[Dataset entries]
--- --- ---
<file path="src/rtl/reg_writeback_pkg.sv">
// Shared types and widths for the register writeback stage.
//   REG_ADDR_W : register index width
//   XLEN       : register data width
//   NUM_REGS   : architectural register count (width of the pending vector)
//   wb_entry_t : one queued register write {rd, data}
package reg_writeback_pkg;

    localparam int unsigned REG_ADDR_W = 5;
    localparam int unsigned XLEN       = 32;
    localparam int unsigned NUM_REGS   = 1 << REG_ADDR_W;

    typedef struct packed {
        logic [REG_ADDR_W-1:0] rd;
        logic [XLEN-1:0]       data;
    } wb_entry_t;

endpackage

</file>
<file path="src/rtl/reg_writeback_if.sv">
// Bus bundle for reg_writeback: two producer channels (ALU, memory) with
// valid/ready handshakes and the register-file write port.
//   master : producer / register-file side (drives valid, rd, data)
//   slave  : the writeback stage (drives ready and the rf_* write port)
// Optional: REG_WB_PENDING_EN adds the 32-bit pending scoreboard output.
interface reg_writeback_if;
    import reg_writeback_pkg::*;

    logic                  alu_valid;
    logic                  alu_ready;
    logic [REG_ADDR_W-1:0] alu_rd;
    logic [XLEN-1:0]       alu_data;

    logic                  mem_valid;
    logic                  mem_ready;
    logic [REG_ADDR_W-1:0] mem_rd;
    logic [XLEN-1:0]       mem_data;

    logic                  rf_we;
    logic [REG_ADDR_W-1:0] rf_addr;
    logic [XLEN-1:0]       rf_wdata;
`ifdef REG_WB_PENDING_EN
    logic [NUM_REGS-1:0]   pending;
`endif

    modport master (
        output alu_valid, alu_rd, alu_data,
        input  alu_ready,
        output mem_valid, mem_rd, mem_data,
        input  mem_ready,
`ifdef REG_WB_PENDING_EN
        input  pending,
`endif
        input  rf_we, rf_addr, rf_wdata
    );

    modport slave (
        input  alu_valid, alu_rd, alu_data,
        output alu_ready,
        input  mem_valid, mem_rd, mem_data,
        output mem_ready,
`ifdef REG_WB_PENDING_EN
        output pending,
`endif
        output rf_we, rf_addr, rf_wdata
    );

endinterface

</file>
<file path="src/rtl/reg_writeback_wb_fifo.sv">
// wb_fifo: small synchronous FIFO of wb_entry_t used per producer channel.
//   clk, rst_n : clock, async active-low reset
//   push       : enqueue wr_entry (caller guarantees !full)
//   pop        : dequeue head (caller guarantees !empty)
//   head       : oldest entry, valid while !empty
//   full       : registered; high during reset and whenever occupancy == DEPTH
//   empty      : occupancy == 0
// DEPTH must be a power of two >= 2 so pointers wrap naturally.
module wb_fifo
    import reg_writeback_pkg::*;
#(
    parameter int unsigned DEPTH = 4
) (
    input  logic      clk,
    input  logic      rst_n,
    input  logic      push,
    input  logic      pop,
    input  wb_entry_t wr_entry,
    output wb_entry_t head,
    output logic      full,
    output logic      empty
);

    localparam int unsigned PTR_W = $clog2(DEPTH);
    localparam int unsigned CNT_W = $clog2(DEPTH + 1);

    wb_entry_t        slots [DEPTH];
    logic [PTR_W-1:0] wr_ptr;
    logic [PTR_W-1:0] rd_ptr;
    logic [CNT_W-1:0] count;
    logic [CNT_W-1:0] count_nxt;

    // Next occupancy; full is derived from it so it is a plain register.
    always_comb begin
        count_nxt = count;
        case ({push, pop})
            2'b10:   count_nxt = count + CNT_W'(1);
            2'b01:   count_nxt = count - CNT_W'(1);
            default: count_nxt = count;
        endcase
    end

    // Pointers, occupancy and full flag; full reads high in reset so no
    // producer sees space until the first edge after release.
    always_ff @(posedge clk or negedge rst_n) begin
        if (!rst_n) begin
            wr_ptr <= '0;
            rd_ptr <= '0;
            count  <= '0;
            full   <= 1'b1;
        end else begin
            if (push) wr_ptr <= wr_ptr + PTR_W'(1);
            if (pop)  rd_ptr <= rd_ptr + PTR_W'(1);
            count <= count_nxt;
            full  <= (count_nxt == CNT_W'(DEPTH));
        end
    end

    // Payload storage needs no reset; occupancy guards every read.
    always_ff @(posedge clk) begin
        if (push) slots[wr_ptr] <= wr_entry;
    end

    assign head  = slots[rd_ptr];
    assign empty = (count == '0);

endmodule

</file>
<file path="src/rtl/reg_writeback.sv">
// reg_writeback: buffers ALU and load results in per-channel FIFOs, arbitrates
// between them (memory preferred, ALU forced after STARVE_LIMIT consecutive
// memory grants) and issues at most one registered register-file write per
// cycle. Writes to register 0 complete the handshake but are dropped.
//   CLK, RSTN : clock, async active-low reset
//   bus       : reg_writeback_if.slave (channel handshakes + rf write port)
// Parameters: DEPTH (per-channel FIFO entries, power of two >= 2),
//             STARVE_LIMIT (>= 1).
// Optional: REG_WB_PENDING_EN enables the pending-register vector.
module reg_writeback
    import reg_writeback_pkg::*;
#(
    parameter int unsigned DEPTH        = 4,
    parameter int unsigned STARVE_LIMIT = 3
) (
    input  logic           CLK,
    input  logic           RSTN,
    reg_writeback_if.slave bus
);

    localparam int unsigned STARVE_W = $clog2(STARVE_LIMIT + 1);

    wb_entry_t alu_in;
    wb_entry_t mem_in;
    wb_entry_t alu_head;
    wb_entry_t mem_head;
    logic      alu_push;
    logic      mem_push;
    logic      alu_pop;
    logic      mem_pop;
    logic      alu_full;
    logic      mem_full;
    logic      alu_empty;
    logic      mem_empty;

    logic [STARVE_W-1:0]   starve_q;
    logic [STARVE_W-1:0]   starve_nxt;
    logic                  rf_we_q;
    logic [REG_ADDR_W-1:0] rf_addr_q;
    logic [XLEN-1:0]       rf_wdata_q;

    // Handshake: ready comes straight from the registered full flag.
    assign bus.alu_ready = !alu_full;
    assign bus.mem_ready = !mem_full;

    assign alu_in = '{rd: bus.alu_rd, data: bus.alu_data};
    assign mem_in = '{rd: bus.mem_rd, data: bus.mem_data};

    // rd == 0 transfers are acknowledged but never enqueued.
    assign alu_push = bus.alu_valid && bus.alu_ready && (bus.alu_rd != '0);
    assign mem_push = bus.mem_valid && bus.mem_ready && (bus.mem_rd != '0);

    wb_fifo #(.DEPTH(DEPTH)) u_alu_fifo (
        .clk      (CLK),
        .rst_n    (RSTN),
        .push     (alu_push),
        .pop      (alu_pop),
        .wr_entry (alu_in),
        .head     (alu_head),
        .full     (alu_full),
        .empty    (alu_empty)
    );

    wb_fifo #(.DEPTH(DEPTH)) u_mem_fifo (
        .clk      (CLK),
        .rst_n    (RSTN),
        .push     (mem_push),
        .pop      (mem_pop),
        .wr_entry (mem_in),
        .head     (mem_head),
        .full     (mem_full),
        .empty    (mem_empty)
    );

    // Arbitration and starve-counter update.
    always_comb begin
        alu_pop    = 1'b0;
        mem_pop    = 1'b0;
        starve_nxt = starve_q;

        if (!alu_empty && !mem_empty) begin
            if (starve_q == STARVE_W'(STARVE_LIMIT)) alu_pop = 1'b1;
            else                                     mem_pop = 1'b1;
        end else if (!alu_empty) begin
            alu_pop = 1'b1;
        end else if (!mem_empty) begin
            mem_pop = 1'b1;
        end

        if (alu_empty || alu_pop) begin
            starve_nxt = '0;
        end else if (mem_pop && (starve_q != STARVE_W'(STARVE_LIMIT))) begin
            starve_nxt = starve_q + STARVE_W'(1);
        end
    end

    // Registered write port; address/data hold when nothing is granted.
    always_ff @(posedge CLK or negedge RSTN) begin
        if (!RSTN) begin
            rf_we_q    <= 1'b0;
            rf_addr_q  <= '0;
            rf_wdata_q <= '0;
            starve_q   <= '0;
        end else begin
            rf_we_q  <= alu_pop || mem_pop;
            starve_q <= starve_nxt;
            if (alu_pop) begin
                rf_addr_q  <= alu_head.rd;
                rf_wdata_q <= alu_head.data;
            end else if (mem_pop) begin
                rf_addr_q  <= mem_head.rd;
                rf_wdata_q <= mem_head.data;
            end
        end
    end

    assign bus.rf_we    = rf_we_q;
    assign bus.rf_addr  = rf_addr_q;
    assign bus.rf_wdata = rf_wdata_q;

`ifdef REG_WB_PENDING_EN
    logic [NUM_REGS-1:0] pending_q;
    logic [NUM_REGS-1:0] pend_set;
    logic [NUM_REGS-1:0] pend_clr;

    // Set on acceptance, clear once the write cycle has completed.
    always_comb begin
        pend_set = '0;
        pend_clr = '0;
        if (alu_push) pend_set[bus.alu_rd] = 1'b1;
        if (mem_push) pend_set[bus.mem_rd] = 1'b1;
        if (rf_we_q)  pend_clr[rf_addr_q]  = 1'b1;
    end

    // Set wins over a same-cycle clear of the same register.
    always_ff @(posedge CLK or negedge RSTN) begin
        if (!RSTN) pending_q <= '0;
        else       pending_q <= (pending_q & ~pend_clr) | pend_set;
    end

    assign bus.pending = pending_q;
`endif

endmodule

</file>
<file path="src/flat_wrapper.sv">
// flat-port wrapper written by rule: the top's interface ports become plain ports
module reg_writeback_flat import reg_writeback_pkg::*;
#(
    parameter int unsigned DEPTH        = 4,
    parameter int unsigned STARVE_LIMIT = 3
)
  (CLK, RSTN, bus_alu_valid, bus_alu_rd, bus_alu_data, bus_alu_ready, bus_mem_valid, bus_mem_rd, bus_mem_data, bus_mem_ready, bus_rf_we, bus_rf_addr, bus_rf_wdata);
  reg_writeback_if bus_i ();
  input  logic CLK;
  input  logic RSTN;
  input wire logic [$bits(bus_i.alu_valid)-1:0] bus_alu_valid;
  input wire logic [$bits(bus_i.alu_rd)-1:0] bus_alu_rd;
  input wire logic [$bits(bus_i.alu_data)-1:0] bus_alu_data;
  output wire logic [$bits(bus_i.alu_ready)-1:0] bus_alu_ready;
  input wire logic [$bits(bus_i.mem_valid)-1:0] bus_mem_valid;
  input wire logic [$bits(bus_i.mem_rd)-1:0] bus_mem_rd;
  input wire logic [$bits(bus_i.mem_data)-1:0] bus_mem_data;
  output wire logic [$bits(bus_i.mem_ready)-1:0] bus_mem_ready;
  output wire logic [$bits(bus_i.rf_we)-1:0] bus_rf_we;
  output wire logic [$bits(bus_i.rf_addr)-1:0] bus_rf_addr;
  output wire logic [$bits(bus_i.rf_wdata)-1:0] bus_rf_wdata;
  assign bus_i.alu_valid = bus_alu_valid;
  assign bus_i.alu_rd = bus_alu_rd;
  assign bus_i.alu_data = bus_alu_data;
  assign bus_alu_ready = bus_i.alu_ready;
  assign bus_i.mem_valid = bus_mem_valid;
  assign bus_i.mem_rd = bus_mem_rd;
  assign bus_i.mem_data = bus_mem_data;
  assign bus_mem_ready = bus_i.mem_ready;
  assign bus_rf_we = bus_i.rf_we;
  assign bus_rf_addr = bus_i.rf_addr;
  assign bus_rf_wdata = bus_i.rf_wdata;
  reg_writeback #(.DEPTH(DEPTH), .STARVE_LIMIT(STARVE_LIMIT)) u_core (.CLK(CLK), .RSTN(RSTN), .bus(bus_i));
endmodule
</file>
--- --- ---
REQUIRED ACTION: Show each line of the data that contains the string "caller".

RESULT OF THE TASK:
//   push       : enqueue wr_entry (caller guarantees !full)
//   pop        : dequeue head (caller guarantees !empty)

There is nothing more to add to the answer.